As stated, it only monitors managed threads created by Tomcat's HTTP/AJP thread pools.

Monitoring all JVM threads is also an option, but may require more code and might lead to many false positives..? The most important thing is to detect problems with stuck HTTP/AJP threads.

TODOs:

-Should the thread monitor properties be moved to server.xml instead of being System properties?
-Add JMX notification when hung thread detected/hung thread finished


I have no problem understanding that such a feature might not be seen as useful for everybody. We will continue to patch our own version of Tomcat anyway :)

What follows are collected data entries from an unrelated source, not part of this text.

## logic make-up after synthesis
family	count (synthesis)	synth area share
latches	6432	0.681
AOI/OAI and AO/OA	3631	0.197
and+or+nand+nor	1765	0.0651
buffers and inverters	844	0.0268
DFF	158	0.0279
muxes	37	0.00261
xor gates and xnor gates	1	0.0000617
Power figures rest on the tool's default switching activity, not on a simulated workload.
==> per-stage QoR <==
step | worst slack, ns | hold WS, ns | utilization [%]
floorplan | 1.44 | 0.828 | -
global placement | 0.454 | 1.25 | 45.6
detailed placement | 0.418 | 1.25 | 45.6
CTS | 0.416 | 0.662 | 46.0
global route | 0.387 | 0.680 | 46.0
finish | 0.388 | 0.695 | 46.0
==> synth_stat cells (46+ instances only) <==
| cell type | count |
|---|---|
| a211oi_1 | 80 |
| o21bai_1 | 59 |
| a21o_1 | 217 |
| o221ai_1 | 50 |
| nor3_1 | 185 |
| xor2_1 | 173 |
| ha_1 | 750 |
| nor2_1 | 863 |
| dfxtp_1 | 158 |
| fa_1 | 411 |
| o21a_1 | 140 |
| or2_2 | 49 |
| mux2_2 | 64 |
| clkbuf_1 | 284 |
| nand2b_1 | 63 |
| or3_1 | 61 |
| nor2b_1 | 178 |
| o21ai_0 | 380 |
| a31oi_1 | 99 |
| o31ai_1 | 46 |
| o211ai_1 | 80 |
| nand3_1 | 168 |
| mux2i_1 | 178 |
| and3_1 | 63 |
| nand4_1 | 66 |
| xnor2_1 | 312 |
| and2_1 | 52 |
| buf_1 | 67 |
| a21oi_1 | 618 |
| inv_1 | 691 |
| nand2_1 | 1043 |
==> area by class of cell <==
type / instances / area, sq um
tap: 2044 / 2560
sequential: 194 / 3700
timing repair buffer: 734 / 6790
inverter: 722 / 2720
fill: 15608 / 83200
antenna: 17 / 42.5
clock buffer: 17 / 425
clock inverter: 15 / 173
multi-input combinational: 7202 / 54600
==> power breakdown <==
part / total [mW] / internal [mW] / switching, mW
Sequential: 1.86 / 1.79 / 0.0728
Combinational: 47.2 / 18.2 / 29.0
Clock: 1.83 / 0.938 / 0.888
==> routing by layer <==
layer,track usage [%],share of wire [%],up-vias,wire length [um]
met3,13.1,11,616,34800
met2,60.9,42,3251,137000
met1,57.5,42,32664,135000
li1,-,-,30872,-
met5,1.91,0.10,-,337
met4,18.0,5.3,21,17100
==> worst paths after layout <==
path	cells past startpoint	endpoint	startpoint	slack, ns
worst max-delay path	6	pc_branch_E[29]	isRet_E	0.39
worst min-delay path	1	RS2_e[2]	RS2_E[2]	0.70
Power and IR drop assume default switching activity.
==> design/flow/design.v <==
module ALU (
  input [15:0] x,
  input [15:0] y,
  input zx,
  input nx,
  input zy,
  input ny, 
  input f,
  input no,
  output reg [15:0] out,
  output reg zr,
  output reg ng
);
  reg [15:0] x_new;
  reg [15:0] y_new;
  reg [15:0] func_result;
  always @* begin 
    x_new = x; 
    y_new = y;
    if (zx) 
      x_new = 16'h0000;
    if (nx)
      x_new = ~x_new; 
    if (zy)
      y_new = 16'h0000; 
    if (ny)
      y_new = ~y_new; 
    if (f) 
      func_result = x_new + y_new; 
    else  
      func_result = x_new & y_new;  
    if (no) begin 
      func_result = ~func_result;
    end  
    out = func_result; 
    if (func_result == 16'h0000) 
      zr = 1; 
    else 
      zr = 0; 
    if (func_result[15] == 1)
      ng = 1;
    else 
      ng = 0;
  end 
endmodule
module CPU (
  input clk, 
  input [15:0] instruction, 
  input [15:0] inM,
  input reset,
  output reg [15:0] outM, 
  output reg writeM,
  output reg [14:0] addressM, 
  output reg [14:0] pc
);
  reg [15:0] D; 
  reg [15:0] A; 
  reg [15:0] ALU_in; 
  wire [15:0] ALU_out; 
  wire zero;
  wire neg; 
  ALU alu_inst (
    .x(D),
    .y(ALU_in),
    .zx(instruction[11]),
    .nx(instruction[10]), 
    .zy(instruction[9]),
    .ny(instruction[8]),
    .f(instruction[7]),
    .no(instruction[6]),
    .out(ALU_out),
    .zr(zero),
    .ng(neg)
  );
  always @(posedge clk or posedge reset) begin
    if (reset) begin
      pc <= 0;
    end else begin
      writeM <= 0;   
      if (instruction[15]) begin  
        ALU_in <= (instruction[12]) ? inM : A;
        outM <= ALU_out; 
        if (instruction[5]) A <= ALU_out;   
        if (instruction[4]) D <= ALU_out;   
        if (instruction[3]) writeM <= 1;    
      end else begin  
        A <= instruction;
      end  
      addressM <= A[14:0];
      case (instruction[2:0])
        3'b111: pc <= A;                       
        3'b110: if (zero || neg) pc <= A;      
        3'b101: if (!zero) pc <= A;            
        3'b100: if (neg) pc <= A;              
        3'b011: if (!neg || zero) pc <= A;     
        3'b010: if (zero) pc <= A;             
        3'b001: if (!neg) pc <= A;             
        default: pc <= pc + 1;                 
      endcase
    end
  end
endmodule
==> design/flow/constraint.sdc <==
current_design CPU

set clk_period 6.7
set clk_io_pct 0.2

create_clock -name clk0 -period $clk_period [get_ports {clk}]

set non_clock_inputs [all_inputs -no_clocks]
set_input_delay [expr $clk_period * $clk_io_pct] -clock clk0 $non_clock_inputs
set_output_delay [expr $clk_period * $clk_io_pct] -clock clk0 [all_outputs]
==> design/flow/config.mk <==
export PLATFORM = sky130hd
export DESIGN_NAME = CPU
export DESIGN_NICKNAME = CPU
export VERILOG_FILES = /design/flow/design.v
export SDC_FILE = /design/flow/constraint.sdc
export NUM_CORES = 4
export LEC_CHECK = 1
export CORE_UTILIZATION = 40
==> design/flow/run.sh <==
#!/bin/bash
# OpenROAD 26Q1-2900-gdf79404cd8, Yosys 0.63+post, stock flow scripts
make -C /OpenROAD-flow-scripts/flow DESIGN_CONFIG=/design/flow/config.mk WORK_HOME=/design/flow/orfs finish
==> impl_metrics.toml <==
# physical design summary
[final_timing]
rsz0062_at_grt = "no"
period_used_share = 0.872
setup_violations = 0
slew_violations = 0
finalSetupTns_ns = 0
fin_crit_ns = 5.84
report.final.hold_viol_count = 0
fmax_ghz = 0.171
worstMarginPinSlew_ns = 0.804
maxSlewHeadroom = 0.463
fin_skew_ns = 0.00630

[finish]
fillers = 1214
mi_logic_area_um2 = 2750
syn_to_final_growth_pct = 23.6
flop_area_um2 = 2780
drive_gt1_frac = 0.111
fin_cells = 758

[placement]
dp_hpwl_mm = 9.78
gp_routability_congestion = 0.901
place_inst = 742
io_buffers = 80

[clocking]
cts_sinks = 95
cts.htree.levels = 3
cts_made_buffers = 9
clk_pin_slew_ns = 0.06
postCtsSetupBuffers = 0
clk_latency_ns = 0.35
cts.repair.resized = 0
cts_hold_buf = 0
root_buffer = "clkbuf_16"
clockBufferDepth = 2
cts_tree = "built"

[synth]
syn_area_per_cell_um2 = 11.5
async_flop_share = 0.158
ys_cells = 493
ys_ff = 95
synth.distinct_cells = 68
synthAoiAreaFrac = 0.125
simple_gate_share = 0.167
fa_ha_area_frac = 0.0412
yosysChipArea_um2 = 5660
ff_type = "edfxtp_1"
yosysSeqAreaShare = 0.491
mux_area_frac = 0.0750
ys_sh_xor = 0.0759
logic_family = "simple AND/OR/NAND/NOR gates"
edf_count = 80
synthCells = 493
synth_area_um2 = 5660
ys_warn_count = 2

[die]
floorplan.core_util = 0.409
design.core.area_um2 = 13800
die_height_um = 121
rows = 43
fp.dieW_um = 121
pin_count = 81
die-area_um2 = 14600

[detailed_routing]
vias = 4117
dr.pass1.iters = 4
drc = 0
viasPerCell = 5.43
totalWireLength_mm = 13.7
route.detailed.wl_per_inst_um = 18.1
diodes = 0
ant_nets = 0
drt_iter0_markers = 238

[setup_path]
cpMostUsedCell = "xnor2_1"
crit_chain = "clkdlybuf4s50_1 > nand2b_1 > xnor2_1 > ha_1 > fa_1 > a21o_1 > a221oi_4 > o32ai_1 > or4_1 > a31oi_1 > xnor2_1 > nor4_4 > a21oi_1 > a211o_1 > mux2_4"
cpPeakStageDelay_ns = 0.64
cp_data_required_time_ns = 6.94
path_class = "in -> reg"
worst_setup_path_start_kind = "input pin"
cp_data_arrival_time_ns = 6.08
crit_fanout = 17
slowest_stage = "clkdlybuf4s50_1"
cp-end-kind = "register"

[global_routing]
grt_usage = 0.207
grt_pass1_wl_mm = 22.0
grt_start_max_net_pins = 34
grt_antenna_before_repair = 0
grt_pass1_vias = 4097
overflow = 0

[outcome]
status = "finished, final reports clean"

[hold_path]
hold_class = "reg -> reg"

[flow_run]
drv_cap = 0
warning_count = 25

[pwr]
leakage_uw = 0.00248
power.density_nw_per_um2 = 273
peakVddDrop_uv = 142
## metal layers
layer / part of all wire / track usage / vias up
li1: - / - / 2016
met1: 0.47 / 0.337 / 1960
met2: 0.44 / 0.303 / 127
met3: 0.071 / 0.0513 / 14
met4: 0.015 / 0.0278 / 0
met5: 0 / 0 / -
## layout by cell type (no fill, tap or decap), types with 7 or more instances in the layout
cell             netlist  final
buf_4                  0     13
clkbuf_16              0      9
nand2_1               29     29
a31oi_1                7      7
mux2_2                29     29
o21ai_0                8      8
ha_1                  17     17
o32a_1                13     13
nor2_1                29     29
a21oi_1               17     17
dfrtp_1               15     15
clkdlybuf4s50_1        0     80
nand2b_1              36     36
xnor2_1               44     44
nand3_1               11     11
edfxtp_1              80     80
nor3_1                15     14
inv_1                  8      8
and3_1                 9      9
## critical path, delay by kind of cell
kind | cells | cell delay, ns
muxes | 1 | 0.38
and+or+nand+nor | 3 | 1.10
adders and majority gates | 2 | 0.67
buffers and inverters | 1 | 0.64
AOI/OAI and AO/OA | 6 | 1.62
xor gates and xnor gates | 2 | 0.33
## area by class of cell
| type | count | share of cell area |
|---|---|---|
| Multi-Input combinational cell | 365 | 0.393 |
| Sequential cell | 95 | 0.397 |
| Clock buffer | 13 | 0.0344 |
| Clock inverter | 3 | 0.00967 |
| Timing Repair Buffer | 93 | 0.129 |
| Inverter | 9 | 0.00483 |
| Tap cell | 180 | 0.0322 |
## final timing paths
path / from / to / slack [ns] / cells after the start
worst max-delay path: instruction[9] / pc[1] / 0.86 / 15
worst min-delay path: A[13] / addressM[13] / 0.51 / 0
worst max register to register: ALU_in[0] / pc[1] / 2.38 / 14
worst min register to register: A[13] / addressM[13] / 0.51 / 0
max in group asynchronous: reset / pc[12] / 4.83 / 3
min in group asynchronous: reset / pc[3] / 1.58 / 3
## synthesized netlist by cell type (all sizes together) (13+ instances only)
| cell type | instances | area (um2) |
|---|---|---|
| edfxtp | 80 | 2400 |
| xnor2 | 44 | 385 |
| nand2b | 36 | 225 |
| mux2 | 32 | 364 |
| nand2 | 29 | 109 |
| nor2 | 29 | 109 |
| a21oi | 18 | 93.8 |
| ha | 17 | 213 |
| dfrtp | 15 | 375 |
| nor3 | 15 | 75.1 |
| clkbuf | 14 | 52.6 |
| o32a | 13 | 130 |
## sequential cells by signal (all words and copies together) (netlist names)
register / flops
ALU_in: 16
addressM: 15
pc: 15
outM: 16
A: 16
writeM: 1
D: 16
## power breakdown
part / total [uW] / switching [uW] / internal, uW
clock: 541 / 214 / 328
combinational: 567 / 279 / 288
sequential: 802 / 61.1 / 741
total: 1910 / 554 / 1360
## logic make-up (layout without fill, tap and decap cells)
kind of cell | after synthesis | count (layout)
mux | 38 | 38
simple gates | 171 | 171
flops | 95 | 95
compound gates | 89 | 89
fa+ha+maj | 18 | 18
buf+inv | 33 | 118
xor+xnor | 49 | 49
## metrics by stage
step                      cell area (um2)  setup WS [ns]  hold WS, ns  total power, uW  utilization
after CTS                            6990          0.862        0.528             1930        0.506
after detailed placement             6680          0.489        0.508             1370        0.483
final                                6990          0.857        0.513             1910        0.506
after global placement               6680          0.582        0.511             1370        0.483
after global routing                 6990          0.554        0.551             2010        0.506
after floorplan                      5660           1.29        0.442             1140            -
Power is estimated from default activity; no workload was simulated.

Comment 8 Pid 2010-12-29 16:47:42 UTC

If I understand the patch correctly, I disagree with the idea of an arbitrary (even if configurable) time threshold per thread.

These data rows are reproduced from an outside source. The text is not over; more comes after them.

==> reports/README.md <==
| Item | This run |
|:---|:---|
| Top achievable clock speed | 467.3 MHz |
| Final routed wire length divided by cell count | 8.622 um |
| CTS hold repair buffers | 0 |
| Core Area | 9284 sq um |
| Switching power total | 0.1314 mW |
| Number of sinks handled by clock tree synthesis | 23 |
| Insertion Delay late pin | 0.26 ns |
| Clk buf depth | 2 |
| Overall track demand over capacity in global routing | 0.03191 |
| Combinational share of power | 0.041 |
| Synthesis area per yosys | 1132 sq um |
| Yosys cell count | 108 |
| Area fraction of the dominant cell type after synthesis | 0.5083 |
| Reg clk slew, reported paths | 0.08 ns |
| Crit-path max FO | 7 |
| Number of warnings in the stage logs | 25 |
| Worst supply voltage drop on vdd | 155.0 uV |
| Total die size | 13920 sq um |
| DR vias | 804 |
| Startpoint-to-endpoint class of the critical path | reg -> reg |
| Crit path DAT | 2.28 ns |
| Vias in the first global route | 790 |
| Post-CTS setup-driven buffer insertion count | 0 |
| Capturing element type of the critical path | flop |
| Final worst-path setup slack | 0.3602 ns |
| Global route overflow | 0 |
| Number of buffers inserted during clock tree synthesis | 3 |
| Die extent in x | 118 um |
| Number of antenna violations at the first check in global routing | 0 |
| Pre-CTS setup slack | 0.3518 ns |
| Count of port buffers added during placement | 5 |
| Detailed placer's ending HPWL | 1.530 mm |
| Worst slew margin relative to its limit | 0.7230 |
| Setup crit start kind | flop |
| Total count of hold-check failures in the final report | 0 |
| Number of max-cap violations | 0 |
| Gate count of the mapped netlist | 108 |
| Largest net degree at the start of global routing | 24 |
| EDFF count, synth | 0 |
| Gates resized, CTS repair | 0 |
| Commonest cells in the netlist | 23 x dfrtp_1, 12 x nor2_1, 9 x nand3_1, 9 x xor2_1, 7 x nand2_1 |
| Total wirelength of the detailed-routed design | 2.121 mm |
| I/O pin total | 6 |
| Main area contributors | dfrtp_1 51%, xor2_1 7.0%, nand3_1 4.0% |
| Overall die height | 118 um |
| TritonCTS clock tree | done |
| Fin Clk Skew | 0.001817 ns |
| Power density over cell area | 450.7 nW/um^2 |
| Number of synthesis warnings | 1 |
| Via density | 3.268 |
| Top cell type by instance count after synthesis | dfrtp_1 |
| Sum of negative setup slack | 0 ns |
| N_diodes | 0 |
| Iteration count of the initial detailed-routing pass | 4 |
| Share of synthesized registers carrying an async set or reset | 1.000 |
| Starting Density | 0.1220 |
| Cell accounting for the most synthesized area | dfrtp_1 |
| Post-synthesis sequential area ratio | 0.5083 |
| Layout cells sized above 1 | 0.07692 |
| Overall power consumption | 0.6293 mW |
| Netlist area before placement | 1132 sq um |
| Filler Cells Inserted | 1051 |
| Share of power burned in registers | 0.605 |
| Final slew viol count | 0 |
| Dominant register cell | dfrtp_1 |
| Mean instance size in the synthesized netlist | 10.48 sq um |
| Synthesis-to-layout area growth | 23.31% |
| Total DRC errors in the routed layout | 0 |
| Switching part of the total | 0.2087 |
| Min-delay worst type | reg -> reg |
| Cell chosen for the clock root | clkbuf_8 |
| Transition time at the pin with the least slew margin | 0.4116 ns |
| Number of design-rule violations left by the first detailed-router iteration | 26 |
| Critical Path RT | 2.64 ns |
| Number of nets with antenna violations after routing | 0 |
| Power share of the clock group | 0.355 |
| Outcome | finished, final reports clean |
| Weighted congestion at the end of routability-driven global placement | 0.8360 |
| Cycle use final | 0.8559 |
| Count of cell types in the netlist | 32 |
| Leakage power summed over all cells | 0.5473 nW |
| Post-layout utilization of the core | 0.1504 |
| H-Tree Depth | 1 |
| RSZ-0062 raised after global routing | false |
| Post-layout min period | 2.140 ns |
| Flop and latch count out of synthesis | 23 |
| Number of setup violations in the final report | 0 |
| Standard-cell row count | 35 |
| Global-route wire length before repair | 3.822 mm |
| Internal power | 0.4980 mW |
==> flow/design.v <==
`timescale 1ns / 1ps
module frequency_calculating(
input [7:0]FSW, 
output reg[12:0]frequency_calculated
    );
parameter accumulator_scanner_clk=10000; 
parameter num=256;
always
    begin
        frequency_calculated=FSW*accumulator_scanner_clk/num;
        #10;
    end
endmodule
==> flow/config.mk <==
export PLATFORM = sky130hd
export DESIGN_NAME = frequency_calculating
export DESIGN_NICKNAME = frequency_calculating
export VERILOG_FILES = /design/flow/design.v
export SDC_FILE = /design/flow/constraint.sdc
export NUM_CORES = 4
export LEC_CHECK = 1
export CORE_AREA = 10 10 89 89
export DIE_AREA = 0 0 99 99
==> flow/constraint.sdc <==
current_design frequency_calculating

set clk_period 5.6
set clk_io_pct 0.2

create_clock -name clk0 -period $clk_period

set non_clock_inputs [all_inputs -no_clocks]
set_input_delay [expr $clk_period * $clk_io_pct] -clock clk0 $non_clock_inputs
set_output_delay [expr $clk_period * $clk_io_pct] -clock clk0 [all_outputs]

A long running thread is not necessarily a broken one; there are existing methods in JMX for identifying deadlocked threads.

The same could be achieved with a Valve in the request processing pipeline, without modifying the Executor.

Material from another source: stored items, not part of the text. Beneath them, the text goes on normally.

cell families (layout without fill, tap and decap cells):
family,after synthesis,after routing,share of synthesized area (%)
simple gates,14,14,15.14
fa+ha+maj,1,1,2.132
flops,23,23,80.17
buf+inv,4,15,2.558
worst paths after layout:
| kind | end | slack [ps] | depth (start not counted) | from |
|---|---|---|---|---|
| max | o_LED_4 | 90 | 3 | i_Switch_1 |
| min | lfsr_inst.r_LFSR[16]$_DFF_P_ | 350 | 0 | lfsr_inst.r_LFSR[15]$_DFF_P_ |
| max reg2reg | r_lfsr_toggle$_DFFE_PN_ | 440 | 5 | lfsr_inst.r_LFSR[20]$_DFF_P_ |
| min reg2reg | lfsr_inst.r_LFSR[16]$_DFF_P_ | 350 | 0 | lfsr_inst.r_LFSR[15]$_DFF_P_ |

Comment 9 TomLu 2011-03-14 10:30:23 UTC

Created attachment 26769 [details]
New Valve: StuckThreadDetectionValve

Looking at the source, a Valve seems like a much better place for such code as you wrote. However, I still think we need some kind of a threshold (configurable or not). Deadlocked threads are not the only problem we can face. We are often experiencing problems with erronous data in our DB, which causes loops to occur. Http client request without any configured read or connect timeout can also cause a thread to appear "stuck". The threads this Valve should monitor are HTTP/AJP processor threads only (not user threads), and these threads should _normally_ not be processing long running requests. Such requests should preferably be allocated to a separate thread if possible. Users who do need to execute long running request in the HTTP/AJP threads can choose not to use this Valve. This seems to be the spirit of Tomcat 7.x: create tools to help users improve their apps (Ref memory leakage detection logic). In many servers, the main HTTP request threads are considered a limited resource, and thus if such threads are running for too long, the pool will eventually be depleted. This is the case for WebSphere, which has a default max pool size of 50, and a configurable threshold for it's "hung thread detection" (Default 600 seconds). A valve for detecting "long running threads" can be quite helpful not only in development, but also in production environments in many cases. This valve should probably be disabled by default.
 
I have now moved the code i previously posted to a Valve. I have attached a patch for Tomcat 7.0.11 if anyone wants to add stuck thread detection logic to their Tomcat instance.

Comment 10 Sylvain Laurent 2011-04-07 17:33:10 UTC

Tom, thanks for your contribution. I committed the valve to trunk http://svn.apache.org/viewvc?view=revision&revision=1090003 with the following changes :

- fixed a race condition
- removed the minimum check for the threshold
- allowed any Container
- added other information in the logged warning (request, threshold)
- exposed as JMX, including the IDS of the stuck thread
- documentation

it will be available in tomcat 7.0.13

Comment 11 Konstantin Kolinko 2012-06-19 12:45:58 UTC

Created attachment 28961 [details]
2012-06-19_tc6_50306_StuckThreadDetectionValve.patch

Port of StuckThreadDetectionValve to Tomcat 6

I've also implemented the following additional features
(will apply to Tomcat 7 today, will be in 7.0.29):
- getStuckThreadNames() property, inspectable through JMX
- added thread ids to the log messages

Comment 12 Konstantin Kolinko 2012-06-20 09:06:47 UTC

Created attachment 28966 [details]
2012-06-20_tc6_50306_StuckThreadDetectionValve.patch

Updated documentation and MBean description,
aligning proposed patch with Tomcat 7.

Comment 13 Konstantin Kolinko 2012-07-02 14:31:27 UTC

StuckThreadDetectionValve added to Tomcat 6 in r1356246 and will be in 6.0.36.